Add Folder Icons
Ordinary folders in the Mac OS X Finder are always displayed with the same boring old blue folder icon.
Sometimes you might want to liven this up. Perhaps you browse a music or photo collection through the Finder. Maybe you create artwork, or own a collection of home movie DVD files. Whatever things you have, one thing is for sure — the standard blue folder icon doesn't give you many clues about the folder's contents.

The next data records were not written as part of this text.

### src/rtl/fifo_write_arbiter_if.sv
// Write-port bundle between NUM_REQ requesters, the arbiter and the FIFO write side.
// master = arbiter view, slave = requesters/FIFO view.
interface fifo_write_arbiter_if #(
  parameter int NUM_REQ    = 4,
  parameter int DATA_WIDTH = 8
);
  localparam int OWNER_W = $clog2(NUM_REQ);

  logic [NUM_REQ-1:0]            req;
  logic [NUM_REQ*DATA_WIDTH-1:0] req_data;
  logic [NUM_REQ-1:0]            req_last;
  logic [NUM_REQ-1:0]            gnt;
  logic                          full;
  logic                          w_en;
  logic [DATA_WIDTH-1:0]         w_data;
  logic                          busy;
  logic [OWNER_W-1:0]            owner;

  modport master (
    input  req, req_data, req_last, full,
    output gnt, w_en, w_data, busy, owner
  );

  modport slave (
    output req, req_data, req_last, full,
    input  gnt, w_en, w_data, busy, owner
  );
endinterface

### src/rtl/fifo_write_arbiter.sv
// Round-robin burst arbiter sharing the FIFO write port among NUM_REQ requesters.
// One arbitration bubble per grant; a burst ends on last beat, MAX_BURST beats or req drop.
module fifo_write_arbiter #(
  parameter int NUM_REQ    = 4,
  parameter int DATA_WIDTH = 8,
  parameter int MAX_BURST  = 4
) (
  input  logic                 w_clk,
  input  logic                 w_rst,
  fifo_write_arbiter_if.master bus
);
  localparam int OWNER_W = $clog2(NUM_REQ);
  localparam int CNT_W   = $clog2(MAX_BURST) + 1;
  localparam logic [CNT_W-1:0]   LAST_CNT  = CNT_W'(MAX_BURST - 1);
  localparam logic [OWNER_W-1:0] RST_OWNER = OWNER_W'(NUM_REQ - 1);

  typedef enum logic {IDLE, BURST} state_t;

  state_t                state, state_nxt;
  logic [OWNER_W-1:0]    owner, owner_nxt;
  logic [CNT_W-1:0]      beat_cnt, beat_cnt_nxt;
  logic                  accept;
  logic [OWNER_W-1:0]    rr_pick;
  logic                  rr_found;
  logic [OWNER_W-1:0]    rr_idx;
  logic [DATA_WIDTH-1:0] sel_data;

  // Scan starts just after the previous owner, so it is lowest priority next time.
  always_comb begin
    rr_pick  = owner;
    rr_found = 1'b0;
    rr_idx   = '0;
    for (int i = 1; i <= NUM_REQ; i++) begin
      rr_idx = OWNER_W'((int'(owner) + i) % NUM_REQ);
      if (!rr_found && bus.req[rr_idx]) begin
        rr_pick  = rr_idx;
        rr_found = 1'b1;
      end
    end
  end

  always_comb begin
    sel_data = '0;
    for (int i = 0; i < NUM_REQ; i++) begin
      if (owner == OWNER_W'(i)) sel_data = bus.req_data[i*DATA_WIDTH +: DATA_WIDTH];
    end
  end

  always_comb begin
    state_nxt    = state;
    owner_nxt    = owner;
    beat_cnt_nxt = beat_cnt;
    accept       = 1'b0;
    case (state)
      IDLE: begin
        if (rr_found) begin
          owner_nxt    = rr_pick;
          beat_cnt_nxt = '0;
          state_nxt    = BURST;
        end
      end
      BURST: begin
        // full freezes the burst entirely, including a pending last beat.
        if (!bus.full) begin
          if (!bus.req[owner]) begin
            state_nxt = IDLE;
          end else begin
            accept       = 1'b1;
            beat_cnt_nxt = beat_cnt + 1'b1;
            if (bus.req_last[owner] || beat_cnt == LAST_CNT) state_nxt = IDLE;
          end
        end
      end
      default: state_nxt = IDLE;
    endcase
    if (w_rst) accept = 1'b0;
  end

  always_ff @(posedge w_clk) begin
    if (w_rst) begin
      state    <= IDLE;
      owner    <= RST_OWNER;
      beat_cnt <= '0;
    end else begin
      state    <= state_nxt;
      owner    <= owner_nxt;
      beat_cnt <= beat_cnt_nxt;
    end
  end

  assign bus.w_en   = accept;
  assign bus.gnt    = accept ? (NUM_REQ'(1) << owner) : '0;
  assign bus.w_data = accept ? sel_data : '0;
  assign bus.busy   = (state == BURST) && !w_rst;
  assign bus.owner  = owner;
endmodule

### src/flat_wrapper.sv
// flat-port wrapper written by rule: the top's interface ports become plain ports
module fifo_write_arbiter_flat 
#(
  parameter int NUM_REQ    = 4,
  parameter int DATA_WIDTH = 8,
  parameter int MAX_BURST  = 4
)
  (w_clk, w_rst, bus_req, bus_req_data, bus_req_last, bus_full, bus_gnt, bus_w_en, bus_w_data, bus_busy, bus_owner);
  fifo_write_arbiter_if #(.NUM_REQ(NUM_REQ), .DATA_WIDTH(DATA_WIDTH)) bus_i ();
  input  logic w_clk;
  input  logic w_rst;
  input wire logic [$bits(bus_i.req)-1:0] bus_req;
  input wire logic [$bits(bus_i.req_data)-1:0] bus_req_data;
  input wire logic [$bits(bus_i.req_last)-1:0] bus_req_last;
  input wire logic [$bits(bus_i.full)-1:0] bus_full;
  output wire logic [$bits(bus_i.gnt)-1:0] bus_gnt;
  output wire logic [$bits(bus_i.w_en)-1:0] bus_w_en;
  output wire logic [$bits(bus_i.w_data)-1:0] bus_w_data;
  output wire logic [$bits(bus_i.busy)-1:0] bus_busy;
  output wire logic [$bits(bus_i.owner)-1:0] bus_owner;
  assign bus_i.req = bus_req;
  assign bus_i.req_data = bus_req_data;
  assign bus_i.req_last = bus_req_last;
  assign bus_i.full = bus_full;
  assign bus_gnt = bus_i.gnt;
  assign bus_w_en = bus_i.w_en;
  assign bus_w_data = bus_i.w_data;
  assign bus_busy = bus_i.busy;
  assign bus_owner = bus_i.owner;
  fifo_write_arbiter #(.NUM_REQ(NUM_REQ), .DATA_WIDTH(DATA_WIDTH), .MAX_BURST(MAX_BURST)) u_core (.w_clk(w_clk), .w_rst(w_rst), .bus(bus_i));
endmodule
### config.mk
export PLATFORM = sky130hd
export DESIGN_NAME = fifo_write_arbiter_flat
export DESIGN_NICKNAME = d
export VERILOG_FILES = /design/src/rtl/fifo_write_arbiter_if.sv /design/src/rtl/fifo_write_arbiter.sv /design/src/flat_wrapper.sv
export SDC_FILE = /design/constraint.sdc
export NUM_CORES = 1
export LEC_CHECK = 0
export ABC_AREA = 1
export CELL_PAD_IN_SITES_DETAIL_PLACEMENT = 1
export CELL_PAD_IN_SITES_GLOBAL_PLACEMENT = 2
export CORE_ASPECT_RATIO = 1.2
export CORE_MARGIN = 2
export CORE_UTILIZATION = 16
export DETAILED_ROUTE_END_ITERATION = 6
export PLACE_DENSITY_LB_ADDON = 0.1
export SYNTH_ARGS = -nofsm -noshare
export SYNTH_HDL_FRONTEND = slang
export SYNTH_SLANG_ARGS = --single-unit
### constraint.sdc
create_clock -name w_clk -period 1.7 [get_ports w_clk]
set_input_delay 0.255 -clock w_clk [delete_from_list [all_inputs] [get_ports w_clk]]
set_output_delay 0.255 -clock w_clk [all_outputs]
set_load 0.05 [all_outputs]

This is where Add Folder Icons comes in. It uses any pictures found inside a given folder to create a customised icon based on a configurable icon style. There is a set of built-in icon styles and you can create your own. In the example below, the first two rows of folders have a preset style applied and the bottom row has a customised style applied.
SlipCover integration
Now you can use SlipCover cases for icons as well as customising Add Folder Icon's own icon generation parameters. Many thanks to the SlipCover author for contributing the code to make this possible!
Further information
For more information, run the application and go to the “Add Folder Icons Help” entry of the “Help” menu. The full user guide is available there.
Technical footnote
It took a long time to finish this comparatively small application, but that's down to the big learning curve for the long list of Mac OS X technologies of which it takes advantage, including:
- Basics, like integration with system preferences, tabbed preferences panes, modal sheets and so-on; all aspects of general Mac OS X GUI development with XCode
- Extensive use of Cocoa bindings
- CoreData for icon style storage
- Full application localisation
- Multiple threads and worker tasks within modal run loops
- Inter-thread communication with NSConnection
- The application help mechanism and its specific implementation under Snow Leopard
- Extended use of blocks and concurrency in enumeration loops and the like, with Grand Central Dispatch continuing to underpin the command-line tool behind the scenes.